Nach SZ-Informationen ist geplant, die Veranlagung zur Lohn- und Einkommensteuer - bislang die Aufgabe aller Ämter - künftig an drei Standorten zusammenzufassen: in Saarlouis, Neunkirchen sowie im Saarbrücker Finanzamt Am Stadtgraben. Für landesweite Aufgaben wie die Betriebsprüfung für Groß- und Konzernbetriebe, Bußgelder und Strafsachen oder die Steuerfahndung bliebe das Finanzamt Saarbrücken Mainzer Straße zuständig. Alle anderen Finanzämter würden in diesem Vier-Häuser-Konzept zu Außenstellen mit Spezialzuständigkeiten herabgestuft.

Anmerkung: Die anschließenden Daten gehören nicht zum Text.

This is an optimization exercise on Yosys and OpenROAD, whose aim is small area, not a production implementation.
Power and IR drop assume default switching activity.

==> module Packet_Symbol_Width_adapter, before the edit <==
module Packet_Symbol_Width_adapter #(
		parameter INPUT_SYMBOL_WIDTH  = 256,
		parameter OUTPUT_SYMBOL_WIDTH = 32
	) (
		input  wire        clock_clk,
		input  wire        reset_reset,
		output reg  [OUTPUT_SYMBOL_WIDTH-1:0] aso_out0_data,
		input  wire        aso_out0_ready,
		output wire        aso_out0_valid,
		output wire        aso_out0_endofpacket,
		output wire        aso_out0_startofpacket,
		input  wire [INPUT_SYMBOL_WIDTH-1:0] asi_in0_data,
		output wire        asi_in0_ready,
		input  wire        asi_in0_valid,
		input  wire        asi_in0_endofpacket,
		input  wire        asi_in0_startofpacket
	);
    localparam W = OUTPUT_SYMBOL_WIDTH;
    localparam N = INPUT_SYMBOL_WIDTH/OUTPUT_SYMBOL_WIDTH;
    reg        sh;
    reg  [3:0] j;
    reg        last;     
    reg        first;    
    wire shift = sh;
    wire hold  = ~(sh | (j[2] & ~j[3]));
    wire keep  = ~sh;
    wire ready = ~sh & j[3];
    wire load  = asi_in0_valid & ready & (~j[2] | asi_in0_startofpacket);
    assign asi_in0_ready          = ready;
    assign aso_out0_valid         = sh ? (j[3] | j[0]) : ~j[3];
    assign aso_out0_startofpacket = first & sh & j[3] & ~j[2];
    assign aso_out0_endofpacket   = last & ~sh & ~j[3];
    wire [W-1:0] din [0:N-1];
    reg  [W-1:0] w   [0:N-1];
    genvar k;
    generate
        for (k = 0; k < N; k = k + 1) begin : g_word
            assign din[k] = asi_in0_data[INPUT_SYMBOL_WIDTH-1-k*W -: W];
            if (k == N-1) begin : g_tail
                always @(posedge clock_clk)
                    w[k] <= din[k];
            end else if (k % 2 == 0) begin : g_inv
                always @(posedge clock_clk)
                    w[k] <= ~((din[k] | {W{shift}}) & (w[k+1] | {W{load}}));
            end else begin : g_true
                always @(posedge clock_clk)
                    w[k] <= ~((w[k+1] | {W{load}}) & ~(din[k] & {W{hold}}));
            end
        end
    endgenerate
    always @(posedge clock_clk) begin
        if (ready) begin
            first <= j[2];
            last  <= ~j[2] & asi_in0_endofpacket;
        end
    end
    always @(posedge clock_clk) begin
        j[1] <= sh & j[2];
        j[0] <= sh & j[1];
    end
    always @(posedge clock_clk or posedge reset_reset) begin
        if (reset_reset) begin
            sh     <= 1'b0;
            j[3:2] <= 2'b11;
        end
        else begin
            sh   <= load | (sh & (j[1] | ~j[0]));
            j[3] <= ~(load | (sh & j[0]));
            j[2] <= ~load & (sh ? j[3] : (j[3] ? j[2] : last));
        end
    end
    always @(posedge clock_clk or posedge reset_reset) begin
        if (reset_reset) begin
            aso_out0_data <= 0;
        end
        else begin
            aso_out0_data <= ~((w[0] | {W{hold}}) & ~(aso_out0_data & {W{keep}}));
        end
    end
endmodule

So könnte sich etwa das Finanzamt Merzig künftig um Bewertung und Grunderwerbsteuer im Land kümmern, das Finanzamt Homburg um Vollstreckungen und St. Wendel um die Umsatzsteuer-Veranlagung. Service-Center für die Bürger sollen an allen Standorten erhalten bleiben. Entfallen würden dann jedoch die kurzen Wege, um Nachfragen eines Steuerzahlers etwa direkt mit Sachbearbeitern im selben Haus zu klären.

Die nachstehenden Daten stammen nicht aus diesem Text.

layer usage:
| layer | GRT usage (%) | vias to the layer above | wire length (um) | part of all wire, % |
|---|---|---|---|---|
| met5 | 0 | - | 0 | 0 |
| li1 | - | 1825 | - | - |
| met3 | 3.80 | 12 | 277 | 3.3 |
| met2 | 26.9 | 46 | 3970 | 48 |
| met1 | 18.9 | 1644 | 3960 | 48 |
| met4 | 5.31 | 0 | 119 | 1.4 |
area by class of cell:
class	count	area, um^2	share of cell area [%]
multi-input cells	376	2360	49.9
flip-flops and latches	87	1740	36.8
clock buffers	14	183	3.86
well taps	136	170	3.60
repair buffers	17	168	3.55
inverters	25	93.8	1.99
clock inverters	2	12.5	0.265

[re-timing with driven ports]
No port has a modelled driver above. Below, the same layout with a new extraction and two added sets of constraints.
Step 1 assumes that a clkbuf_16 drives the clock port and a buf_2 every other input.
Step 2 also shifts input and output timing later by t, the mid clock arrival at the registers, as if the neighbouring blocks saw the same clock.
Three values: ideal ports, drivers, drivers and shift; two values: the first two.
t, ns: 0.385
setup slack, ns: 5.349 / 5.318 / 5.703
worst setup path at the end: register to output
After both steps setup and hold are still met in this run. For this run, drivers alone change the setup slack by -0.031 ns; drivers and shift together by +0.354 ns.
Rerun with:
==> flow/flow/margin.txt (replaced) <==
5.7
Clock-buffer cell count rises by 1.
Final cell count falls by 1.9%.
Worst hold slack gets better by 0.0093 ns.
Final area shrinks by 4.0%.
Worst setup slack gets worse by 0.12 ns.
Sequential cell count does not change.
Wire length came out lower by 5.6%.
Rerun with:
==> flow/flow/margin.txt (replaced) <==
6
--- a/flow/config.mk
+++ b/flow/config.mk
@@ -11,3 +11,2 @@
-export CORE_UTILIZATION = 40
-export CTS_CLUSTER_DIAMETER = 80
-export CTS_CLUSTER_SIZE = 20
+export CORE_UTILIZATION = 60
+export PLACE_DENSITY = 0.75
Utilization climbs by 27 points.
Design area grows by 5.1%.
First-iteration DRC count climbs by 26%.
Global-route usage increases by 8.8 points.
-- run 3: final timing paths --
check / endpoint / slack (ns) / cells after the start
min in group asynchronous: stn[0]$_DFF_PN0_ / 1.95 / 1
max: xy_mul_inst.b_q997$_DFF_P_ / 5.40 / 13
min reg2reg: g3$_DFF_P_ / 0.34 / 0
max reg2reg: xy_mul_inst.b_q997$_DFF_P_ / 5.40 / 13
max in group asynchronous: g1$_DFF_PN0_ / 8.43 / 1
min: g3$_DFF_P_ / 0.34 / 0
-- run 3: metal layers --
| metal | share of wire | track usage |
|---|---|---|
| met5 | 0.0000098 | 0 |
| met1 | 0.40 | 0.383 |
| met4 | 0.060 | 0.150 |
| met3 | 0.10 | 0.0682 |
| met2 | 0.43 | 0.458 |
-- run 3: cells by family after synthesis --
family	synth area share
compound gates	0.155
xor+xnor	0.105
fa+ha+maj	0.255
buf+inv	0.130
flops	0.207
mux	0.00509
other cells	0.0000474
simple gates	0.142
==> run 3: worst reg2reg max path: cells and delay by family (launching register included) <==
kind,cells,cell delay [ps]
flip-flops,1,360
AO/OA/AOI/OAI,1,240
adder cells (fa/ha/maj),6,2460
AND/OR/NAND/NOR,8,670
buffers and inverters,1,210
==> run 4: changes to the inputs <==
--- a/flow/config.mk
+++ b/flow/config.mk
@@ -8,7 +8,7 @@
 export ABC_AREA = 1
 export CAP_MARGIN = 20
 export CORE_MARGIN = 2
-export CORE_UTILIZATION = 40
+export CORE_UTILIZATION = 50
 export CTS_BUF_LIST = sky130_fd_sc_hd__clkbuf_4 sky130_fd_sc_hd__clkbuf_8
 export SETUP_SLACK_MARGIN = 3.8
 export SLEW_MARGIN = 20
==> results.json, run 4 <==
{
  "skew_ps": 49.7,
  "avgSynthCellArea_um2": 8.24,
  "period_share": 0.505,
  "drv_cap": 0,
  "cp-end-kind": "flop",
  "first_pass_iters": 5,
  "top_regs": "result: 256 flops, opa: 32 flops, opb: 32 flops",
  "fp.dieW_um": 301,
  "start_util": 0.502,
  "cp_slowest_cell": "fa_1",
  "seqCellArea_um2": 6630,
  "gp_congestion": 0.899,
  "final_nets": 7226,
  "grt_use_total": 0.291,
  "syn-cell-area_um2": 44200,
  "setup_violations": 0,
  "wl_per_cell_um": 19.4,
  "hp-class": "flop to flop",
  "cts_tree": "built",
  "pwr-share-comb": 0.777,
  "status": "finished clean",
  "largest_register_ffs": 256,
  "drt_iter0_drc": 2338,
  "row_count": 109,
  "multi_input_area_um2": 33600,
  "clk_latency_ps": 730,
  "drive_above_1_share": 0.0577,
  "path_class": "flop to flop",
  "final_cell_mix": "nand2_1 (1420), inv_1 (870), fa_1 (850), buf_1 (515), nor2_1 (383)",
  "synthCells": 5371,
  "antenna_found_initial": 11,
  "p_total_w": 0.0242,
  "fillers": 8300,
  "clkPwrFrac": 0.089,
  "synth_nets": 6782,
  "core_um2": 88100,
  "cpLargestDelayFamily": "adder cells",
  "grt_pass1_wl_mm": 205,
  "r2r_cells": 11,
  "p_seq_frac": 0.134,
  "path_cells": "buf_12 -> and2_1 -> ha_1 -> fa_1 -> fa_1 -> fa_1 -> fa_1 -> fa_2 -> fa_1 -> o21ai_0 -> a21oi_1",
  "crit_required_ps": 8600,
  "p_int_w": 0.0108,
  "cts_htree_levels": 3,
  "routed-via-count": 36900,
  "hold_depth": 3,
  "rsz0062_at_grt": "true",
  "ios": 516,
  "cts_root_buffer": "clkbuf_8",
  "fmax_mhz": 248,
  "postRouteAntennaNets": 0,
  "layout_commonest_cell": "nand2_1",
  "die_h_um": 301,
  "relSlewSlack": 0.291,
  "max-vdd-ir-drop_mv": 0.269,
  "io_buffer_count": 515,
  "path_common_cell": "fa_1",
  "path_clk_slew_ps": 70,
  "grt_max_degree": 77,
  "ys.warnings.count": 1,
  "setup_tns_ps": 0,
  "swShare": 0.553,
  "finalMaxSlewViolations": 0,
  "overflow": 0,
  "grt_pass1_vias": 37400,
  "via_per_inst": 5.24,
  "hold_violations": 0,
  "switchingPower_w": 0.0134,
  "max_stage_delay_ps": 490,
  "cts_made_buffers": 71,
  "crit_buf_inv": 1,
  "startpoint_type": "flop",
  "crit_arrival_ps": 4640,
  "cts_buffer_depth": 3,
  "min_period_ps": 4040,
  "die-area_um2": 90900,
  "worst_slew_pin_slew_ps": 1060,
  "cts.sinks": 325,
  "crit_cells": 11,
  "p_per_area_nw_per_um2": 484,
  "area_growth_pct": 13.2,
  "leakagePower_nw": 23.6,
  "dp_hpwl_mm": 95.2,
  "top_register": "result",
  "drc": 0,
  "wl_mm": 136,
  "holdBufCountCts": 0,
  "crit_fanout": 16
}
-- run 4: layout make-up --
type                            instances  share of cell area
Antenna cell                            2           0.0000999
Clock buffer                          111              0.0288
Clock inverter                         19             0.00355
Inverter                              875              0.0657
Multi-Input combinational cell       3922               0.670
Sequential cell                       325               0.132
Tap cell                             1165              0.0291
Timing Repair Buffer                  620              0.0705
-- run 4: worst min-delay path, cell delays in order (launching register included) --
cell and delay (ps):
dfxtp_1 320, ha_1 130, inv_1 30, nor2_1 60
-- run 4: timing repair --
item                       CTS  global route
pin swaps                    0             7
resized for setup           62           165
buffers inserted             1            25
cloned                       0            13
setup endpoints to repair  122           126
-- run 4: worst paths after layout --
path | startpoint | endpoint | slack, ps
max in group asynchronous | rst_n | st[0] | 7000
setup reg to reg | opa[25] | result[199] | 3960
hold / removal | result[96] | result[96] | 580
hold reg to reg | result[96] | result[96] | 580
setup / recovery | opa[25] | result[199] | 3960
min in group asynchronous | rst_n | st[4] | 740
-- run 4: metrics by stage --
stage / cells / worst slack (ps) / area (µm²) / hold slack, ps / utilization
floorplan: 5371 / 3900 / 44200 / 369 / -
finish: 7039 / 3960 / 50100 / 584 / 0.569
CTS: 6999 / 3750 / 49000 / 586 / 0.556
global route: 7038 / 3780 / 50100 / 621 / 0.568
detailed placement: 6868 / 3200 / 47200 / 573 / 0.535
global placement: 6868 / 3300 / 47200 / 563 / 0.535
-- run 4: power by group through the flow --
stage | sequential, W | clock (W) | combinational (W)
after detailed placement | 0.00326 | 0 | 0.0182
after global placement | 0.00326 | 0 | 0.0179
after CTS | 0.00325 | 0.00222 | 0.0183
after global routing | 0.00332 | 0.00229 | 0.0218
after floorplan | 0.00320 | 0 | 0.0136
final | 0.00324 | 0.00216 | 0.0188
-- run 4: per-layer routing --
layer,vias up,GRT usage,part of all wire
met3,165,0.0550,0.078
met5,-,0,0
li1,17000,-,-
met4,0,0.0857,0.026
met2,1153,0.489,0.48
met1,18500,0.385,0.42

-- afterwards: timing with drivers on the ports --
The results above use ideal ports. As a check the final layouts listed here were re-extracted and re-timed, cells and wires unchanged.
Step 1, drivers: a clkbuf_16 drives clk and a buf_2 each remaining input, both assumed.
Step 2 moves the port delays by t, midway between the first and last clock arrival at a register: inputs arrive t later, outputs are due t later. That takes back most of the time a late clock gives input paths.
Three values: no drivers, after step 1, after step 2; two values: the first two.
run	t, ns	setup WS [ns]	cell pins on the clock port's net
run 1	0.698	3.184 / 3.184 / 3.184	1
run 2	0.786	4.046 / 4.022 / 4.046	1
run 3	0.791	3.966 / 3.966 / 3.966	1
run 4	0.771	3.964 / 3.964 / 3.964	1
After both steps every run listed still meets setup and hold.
Background: an optimization exercise with open tools, aiming at small area. Do not read the settings as production practice. Only simulation tests tie the RTL to the original design; equivalence was not proved. Power and IR drop assume default switching activity.

[design.v]
module sbox_s (x, y);
  input [3:0] x;
  output [3:0] y;
  wire n10, n11, n12, n13, n14, n15, n16, n17, n18, n19, n20, n21, n22, n23, n24, n25, n6, n7, n8, n9;
  c_clkinv g0 (.A(x[1]), .Y(n10));
  c_clkinv g1 (.A(x[2]), .Y(n11));
  c_clkinv g2 (.A(x[3]), .Y(n12));
  c_nand2 g3 (.A(x[0]), .B(x[3]), .Y(n13));
  c_nor2 g4 (.A(x[2]), .B(n13), .Y(n14));
  c_nor2 g5 (.A(x[1]), .B(x[2]), .Y(n15));
  c_nand2b g6 (.A_N(x[0]), .B(n12), .Y(n16));
  c_o21ai g7 (.A1(n11), .A2(n16), .B1(n13), .Y(n17));
  c_nor2 g8 (.A(n15), .B(n17), .Y(n18));
  c_a21oi g9 (.A1(n10), .A2(n14), .B1(n18), .Y(n8));
  c_nor2 g10 (.A(n10), .B(n11), .Y(n19));
  c_o21ai g11 (.A1(n14), .A2(n19), .B1(n16), .Y(n20));
  c_o21ai g12 (.A1(n16), .A2(n19), .B1(n20), .Y(n7));
  c_nor2 g13 (.A(x[0]), .B(n12), .Y(n21));
  c_nor2 g14 (.A(n15), .B(n19), .Y(n22));
  c_nor2 g15 (.A(n21), .B(n22), .Y(n23));
  c_a21oi g16 (.A1(n21), .A2(n22), .B1(n23), .Y(n6));
  c_a22oi g17 (.A1(n11), .A2(x[0]), .B1(x[1]), .B2(x[3]), .Y(n24));
  c_nor2 g18 (.A(n14), .B(n24), .Y(n25));
  c_a21oi g19 (.A1(n10), .A2(n17), .B1(n25), .Y(n9));
  assign y[0] = n6;
  assign y[1] = n7;
  assign y[2] = n8;
  assign y[3] = n9;
endmodule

Fraglich ist, was die Pläne für die kleineren Standorte bedeuten. Es könne sein, mutmaßt der Landeschef der Deutschen Steuergewerkschaft (DStG), Matthias Bittner, dass im Zuge der Umorganisation die Standorte Sulzbach, St. Ingbert und Völklingen "hinterfragt" würden. Die konkurrierende Gewerkschaft der Finanzverwaltung (GdFin) hält langfristig sogar das Aus der Finanzämter Merzig, St. Wendel und Homburg für möglich. "Wir werden Ämter bekommen, die im Bestand bedroht sind", sagt GdFin-Chef Michael Eggers, der für den Hauptpersonalrat der Finanzämter in der Arbeitsgruppe "Finanzamt 2020" mitverhandelt. Er fürchtet auch, dass es nicht bei der Einsparung von 152 Stellen bleiben wird. 80 Stellen seien heute schon nicht besetzt, und die Arbeitsbelastung werde noch weiter steigen. "Es geht an die Grundsubstanz", sagt Eggers. Bittner sieht die saarländische Steuerverwaltung künftigsogar "bundesweit mit am höchsten belastet".

Die bei den Mitgliederzahlen dominierende DStG und die GdFin, deren Funktionäre seit April mit Verdi die Mehrheit im Hauptpersonalrat stellen, fürchten bei einer Umorganisation auch finanzielle Einbußen für die Mitarbeiter. Denn die bisher bekannt gewordenen Pläne würden bedeuten, dass ein Großteil der Beamten und Angestellten an einen anderen Standort umziehen müsste. In seltener Einigkeit führen Bittner und Eggers bereits mögliche Einkommensverluste durch höhere Fahrtkosten ins Feld. Die Pläne seien "keineswegs alternativlos", sagt Bittner. Eggers spricht von Zumutungen. "Die Leute machen das so nicht mit."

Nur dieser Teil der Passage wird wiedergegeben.